#### Problem to work on
Identify and pull out each line of the entries in which "else" occurs.

(Source data)
▼▼▼
**src/sv/cscan_disk_scheduler_defines.svh**
```systemverilog
// Assertion macros for the C-SCAN disk scheduler.
// Taken in by every file that carries concurrent checks; no other dependencies.
`ifndef CSCAN_DISK_SCHEDULER_DEFINES_SVH
`define CSCAN_DISK_SCHEDULER_DEFINES_SVH

// Same-cycle implication, sampled on clk, off while rst_n is low
`define CSCAN_CHECK(label, ante, cons, msg) \
  label: assert property (@(posedge clk) disable iff (!rst_n) (ante) |-> (cons)) \
    else $error(msg);

// Next-cycle implication, sampled on clk, off while rst_n is low
`define CSCAN_CHECK_NEXT(label, ante, cons, msg) \
  label: assert property (@(posedge clk) disable iff (!rst_n) (ante) |=> (cons)) \
    else $error(msg);

`endif

```
**src/sv/cscan_pkg.sv**
```systemverilog
// Shared constants and types for the C-SCAN disk scheduler.
// No dependencies; imported by cscan_avg_div and cscan_disk_scheduler.
package cscan_pkg;

  localparam int DT_W      = 17;  // disk_tracks register
  localparam int SH_W      = 16;  // start_head register
  localparam int CFG_D_W   = 17;
  localparam int CFG_IDX_W = 2;
  localparam int TOTAL_W   = 22;
  localparam int AVG_W     = 24;
  localparam int DVD_W     = TOTAL_W + 8;  // total in Q8
  localparam int DIV_CNT_W = $clog2(DVD_W);

  localparam logic [CFG_IDX_W-1:0] CFG_DISK_TRACKS = 2'd0;
  localparam logic [CFG_IDX_W-1:0] CFG_START_HEAD  = 2'd1;

  localparam logic [TOTAL_W-1:0] TOTAL_MAX = {TOTAL_W{1'b1}};
  localparam logic [AVG_W-1:0]   AVG_MAX   = {AVG_W{1'b1}};

  typedef struct packed {
    logic             done;
    logic [DVD_W-1:0] quot;
  } div_res_t;

endpackage

```
**src/sv/cscan_avg_div.sv**
```systemverilog
// Restoring serial divider for the batch average, one quotient bit a cycle.
// Depends on cscan_pkg.
module cscan_avg_div import cscan_pkg::*; #(
  parameter int DVS_W = 6
) (
  input  logic             clk,
  input  logic             rst_n,
  input  logic             start,
  input  logic [DVD_W-1:0] dividend,
  input  logic [DVS_W-1:0] divisor,
  output div_res_t         res
);

  logic                 busy_r;
  logic                 done_r;
  logic [DIV_CNT_W-1:0] cnt_r;
  logic [DVS_W-1:0]     rem_r;
  logic [DVS_W-1:0]     dvs_r;
  logic [DVD_W-1:0]     q_r;
  logic [DVS_W:0]       rem_sh;
  logic                 fits;

  assign rem_sh = {rem_r, q_r[DVD_W-1]};
  assign fits   = rem_sh >= {1'b0, dvs_r};

  always_ff @(posedge clk) begin
    if (!rst_n) begin
      busy_r <= 1'b0;
      done_r <= 1'b0;
      cnt_r  <= '0;
    end else begin
      done_r <= 1'b0;
      if (start) begin
        busy_r <= 1'b1;
        cnt_r  <= '0;
      end else if (busy_r) begin
        cnt_r <= cnt_r + 1'b1;
        if (cnt_r == DIV_CNT_W'(DVD_W - 1)) begin
          busy_r <= 1'b0;
          done_r <= 1'b1;
        end
      end
    end
  end

  always_ff @(posedge clk) begin
    if (start) begin
      q_r   <= dividend;
      rem_r <= '0;
      dvs_r <= divisor;
    end else if (busy_r) begin
      // shift in next dividend bit, subtract where it fits
      q_r   <= {q_r[DVD_W-2:0], fits};
      rem_r <= fits ? DVS_W'(rem_sh - {1'b0, dvs_r}) : rem_sh[DVS_W-1:0];
    end
  end

  assign res.done = done_r;
  assign res.quot = q_r;

endmodule

```
**src/sv/cscan_disk_scheduler.sv**
```systemverilog
// C-SCAN disk scheduler: top level. Depends on cscan_pkg, cscan_avg_div and the defines header.
// Load: one request per cycle while in_stall is low (it is high outside idle). After the last request
// the head, 0 and end entries are appended; then each row costs one pass over the n = requests + 3
// stored entries through the single memory read port; the last row also waits for the divider.
// A batch of r requests gives r + 4 rows. Synchronous active-low reset clears control state
// and sets disk_tracks to 200 and start_head to 0; the store itself is not cleared.
`include "cscan_disk_scheduler_defines.svh"
module cscan_disk_scheduler import cscan_pkg::*; #(
  parameter int MAX_REQUESTS = 32,
  parameter int TRACK_BITS   = 16
) (
  input  logic                  clk,
  input  logic                  rst_n,
  // request channel
  input  logic                  in_valid,
  output logic                  in_stall,
  input  logic [TRACK_BITS-1:0] in_track,
  input  logic                  in_last_request,
  // schedule rows
  output logic                  out_valid,
  input  logic                  out_stall,
  output logic [TRACK_BITS-1:0] out_from_track,
  output logic [TRACK_BITS-1:0] out_to_track,
  output logic [TRACK_BITS-1:0] out_seek_distance,
  output logic [TOTAL_W-1:0]    out_total_moved,
  output logic [AVG_W-1:0]      out_average_q8,
  output logic                  out_last_row,
  // configuration writes
  input  logic                  cfg_valid,
  output logic                  cfg_ready,
  input  logic [CFG_IDX_W-1:0]  cfg_index,
  input  logic [CFG_D_W-1:0]    cfg_data
);

  localparam int DEPTH = MAX_REQUESTS + 3;
  localparam int AW    = $clog2(DEPTH);
  localparam int NW    = $clog2(DEPTH + 1);
  localparam int CW    = $clog2(MAX_REQUESTS + 1);
  localparam int EXW   = 34;
  localparam int SUMX  = (TRACK_BITS > TOTAL_W ? TRACK_BITS : TOTAL_W) + 1;
  localparam logic [EXW-1:0] TMASK = (EXW'(1) << TRACK_BITS) - EXW'(1);

  localparam logic [2:0] S_IDLE   = 3'd0;
  localparam logic [2:0] S_APPEND = 3'd1;
  localparam logic [2:0] S_SCAN   = 3'd2;
  localparam logic [2:0] S_ROW    = 3'd3;
  localparam logic [2:0] S_DIV    = 3'd4;

  localparam logic [1:0] APP_HEAD = 2'd0;
  localparam logic [1:0] APP_ZERO = 2'd1;
  localparam logic [1:0] APP_END  = 2'd2;

  // Configuration registers
  logic [DT_W-1:0] disk_tracks_r;
  logic [SH_W-1:0] start_head_r;

  // Sequencer state
  logic [2:0]            state_r;
  logic [CW-1:0]         cnt_r;       // requests stored in the open batch
  logic [CW-1:0]         real_r;      // requests of the batch being walked
  logic [NW-1:0]         n_r;         // entries in the store incl. head, 0, end
  logic [1:0]            app_r;
  logic [TRACK_BITS-1:0] head_r;
  logic [TRACK_BITS-1:0] endm_r;

  // Scan state: last emitted key, best candidate of the running pass
  logic                  upper_r;     // walking entries at or above the head
  logic                  cur_none_r;
  logic [TRACK_BITS-1:0] cur_val_r;
  logic [AW-1:0]         cur_idx_r;
  logic                  best_found_r;
  logic [TRACK_BITS-1:0] best_val_r;
  logic [AW-1:0]         best_idx_r;
  logic [NW-1:0]         iss_r;
  logic                  rd_vld_r;
  logic [AW-1:0]         rd_idx_r;
  logic [TRACK_BITS-1:0] rd_data_r;
  logic [NW-1:0]         row_cnt_r;

  // Walk state
  logic [TRACK_BITS-1:0] hp_r;
  logic [TOTAL_W-1:0]    sum_r;
  logic                  out_valid_r;

  // Request store
  logic [TRACK_BITS-1:0] mem [DEPTH];
  logic                  wr_en;
  logic [AW-1:0]         wr_addr;
  logic [TRACK_BITS-1:0] wr_data;
  logic [AW-1:0]         rd_addr;

  logic                  in_acc;
  logic                  cnt_room;
  logic [CW-1:0]         cnt_inc;
  logic [EXW-1:0]        endm_w;
  logic [EXW-1:0]        head_w;
  logic                  seg;
  logic                  gt;
  logic                  take;
  logic                  out_free;
  logic [TRACK_BITS-1:0] to_w;
  logic [TRACK_BITS-1:0] dist_w;
  logic [SUMX-1:0]       sum_ext;
  logic [TOTAL_W-1:0]    sum_nxt;
  logic                  row_last;
  logic                  div_start;
  div_res_t              div_res;

  assign cfg_ready = 1'b1;
  assign in_stall  = state_r != S_IDLE;
  assign in_acc    = in_valid && !in_stall;
  assign cnt_room  = cnt_r < CW'(MAX_REQUESTS);
  assign cnt_inc   = cnt_room ? cnt_r + 1'b1 : cnt_r;

  // End marker: disk_tracks - 1, zero for an empty disk, saturated at the top track
  always_comb begin
    endm_w = (disk_tracks_r == '0) ? '0 : EXW'(disk_tracks_r) - EXW'(1);
    if (endm_w > TMASK) endm_w = TMASK;
    head_w = EXW'(start_head_r) & TMASK;
  end

  // Single write port: requests while loading, then the three extra entries
  always_comb begin
    wr_en   = 1'b0;
    wr_addr = AW'(real_r) + AW'(app_r);
    wr_data = head_r;
    if (state_r == S_IDLE) begin
      wr_en   = in_acc && cnt_room;
      wr_addr = AW'(cnt_r);
      wr_data = in_track;
    end else if (state_r == S_APPEND) begin
      wr_en = 1'b1;
      unique case (app_r)
        APP_HEAD: wr_data = head_r;
        APP_ZERO: wr_data = '0;
        default:  wr_data = endm_r;
      endcase
    end
  end

  assign rd_addr = iss_r[AW-1:0];

  always_ff @(posedge clk) begin
    if (wr_en) mem[wr_addr] <= wr_data;
    rd_data_r <= mem[rd_addr];
  end

  // Candidate test: in this half of the sweep, after the last key, below the best so far.
  // Keys order by track, then by store index, so duplicates come out one by one.
  always_comb begin
    seg  = upper_r ? (rd_data_r >= head_r) : (rd_data_r < head_r);
    gt   = cur_none_r || (rd_data_r > cur_val_r) ||
           ((rd_data_r == cur_val_r) && (rd_idx_r > cur_idx_r));
    take = rd_vld_r && seg && gt && (!best_found_r || (rd_data_r < best_val_r));
  end

  // Row arithmetic: no candidate in the upper half means the jump to track 0
  assign out_free = !out_valid_r || !out_stall;
  assign to_w     = best_found_r ? best_val_r : '0;
  assign dist_w   = (hp_r > to_w) ? hp_r - to_w : to_w - hp_r;
  assign sum_ext  = SUMX'(sum_r) + SUMX'(dist_w);
  assign sum_nxt  = (sum_ext > SUMX'(TOTAL_MAX)) ? TOTAL_MAX : sum_ext[TOTAL_W-1:0];
  assign row_last = row_cnt_r == n_r;
  assign div_start = (state_r == S_ROW) && out_free && row_last;

  cscan_avg_div #(
    .DVS_W (CW)
  ) u_div (
    .clk      (clk),
    .rst_n    (rst_n),
    .start    (div_start),
    .dividend ({sum_nxt, 8'd0}),
    .divisor  (real_r),
    .res      (div_res)
  );

  // Configuration: unknown indices fall through
  always_ff @(posedge clk) begin
    if (!rst_n) begin
      disk_tracks_r <= DT_W'(200);
      start_head_r  <= '0;
    end else if (cfg_valid && cfg_ready) begin
      if (cfg_index == CFG_DISK_TRACKS) disk_tracks_r <= cfg_data[DT_W-1:0];
      else if (cfg_index == CFG_START_HEAD) start_head_r <= cfg_data[SH_W-1:0];
    end
  end

  always_ff @(posedge clk) begin
    if (!rst_n) begin
      state_r      <= S_IDLE;
      cnt_r        <= '0;
      out_valid_r  <= 1'b0;
      rd_vld_r     <= 1'b0;
      best_found_r <= 1'b0;
      app_r        <= APP_HEAD;
      iss_r        <= '0;
      row_cnt_r    <= '0;
    end else begin
      // drop a taken row; the row state reloads the register itself
      if (out_valid_r && !out_stall && (state_r != S_ROW)) out_valid_r <= 1'b0;
      rd_vld_r <= (state_r == S_SCAN) && (iss_r < n_r);
      unique case (state_r)
        S_IDLE: begin
          if (in_acc) begin
            // marked item closes the batch; drop requests beyond capacity
            cnt_r <= in_last_request ? '0 : cnt_inc;
            if (in_last_request) begin
              real_r  <= cnt_inc;
              n_r     <= NW'(cnt_inc) + NW'(3);
              head_r  <= head_w[TRACK_BITS-1:0];
              endm_r  <= endm_w[TRACK_BITS-1:0];
              app_r   <= APP_HEAD;
              state_r <= S_APPEND;
            end
          end
        end
        S_APPEND: begin
          app_r <= app_r + 1'b1;
          if (app_r == APP_END) begin
            upper_r      <= 1'b1;
            cur_none_r   <= 1'b1;
            best_found_r <= 1'b0;
            row_cnt_r    <= '0;
            iss_r        <= '0;
            hp_r         <= head_r;
            sum_r        <= '0;
            state_r      <= S_SCAN;
          end
        end
        S_SCAN: begin
          if (iss_r < n_r) begin
            rd_idx_r <= rd_addr;
            iss_r    <= iss_r + 1'b1;
          end
          if (take) begin
            best_found_r <= 1'b1;
            best_val_r   <= rd_data_r;
            best_idx_r   <= rd_idx_r;
          end
          if (rd_vld_r && (rd_idx_r == AW'(n_r - 1'b1))) state_r <= S_ROW;
        end
        S_ROW: begin
          if (out_free) begin
            out_from_track    <= hp_r;
            out_to_track      <= to_w;
            out_seek_distance <= dist_w;
            out_total_moved   <= sum_nxt;
            out_average_q8    <= '0;
            out_last_row      <= 1'b0;
            hp_r              <= to_w;
            sum_r             <= sum_nxt;
            row_cnt_r         <= row_cnt_r + 1'b1;
            best_found_r      <= 1'b0;
            iss_r             <= '0;
            if (best_found_r) begin
              cur_none_r <= 1'b0;
              cur_val_r  <= best_val_r;
              cur_idx_r  <= best_idx_r;
            end else begin
              // upper half exhausted: jump taken, sweep the lower half from the bottom
              upper_r    <= 1'b0;
              cur_none_r <= 1'b1;
            end
            if (row_last) begin
              out_valid_r <= 1'b0;
              state_r     <= S_DIV;
            end else begin
              out_valid_r <= 1'b1;
              state_r     <= S_SCAN;
            end
          end
        end
        S_DIV: begin
          // hold the final row until the average is ready
          if (div_res.done) begin
            out_average_q8 <= (div_res.quot > DVD_W'(AVG_MAX)) ? AVG_MAX
                                                               : div_res.quot[AVG_W-1:0];
            out_last_row   <= 1'b1;
            out_valid_r    <= 1'b1;
            state_r        <= S_IDLE;
          end
        end
        default: state_r <= S_IDLE;
      endcase
    end
  end

  assign out_valid = out_valid_r;

  `CSCAN_CHECK(a_cnt_bound, 1'b1, cnt_r <= CW'(MAX_REQUESTS), "request count beyond capacity")
  `CSCAN_CHECK(a_jump_upper, (state_r == S_ROW) && !best_found_r, upper_r, "empty lower pass")
  `CSCAN_CHECK(a_row_bound, (state_r == S_SCAN) || (state_r == S_ROW), row_cnt_r <= n_r, "row overrun")
  `CSCAN_CHECK_NEXT(a_div_start, div_start, state_r == S_DIV, "divider started outside final row")

endmodule
```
▲▲▲
#### Solution to the problem
    else $error(msg);
    else $error(msg);
    end else begin
      end else if (busy_r) begin
    end else if (busy_r) begin
    end else if (state_r == S_APPEND) begin
    end else if (cfg_valid && cfg_ready) begin
      else if (cfg_index == CFG_START_HEAD) start_head_r <= cfg_data[SH_W-1:0];
    end else begin
            end else begin
            end else begin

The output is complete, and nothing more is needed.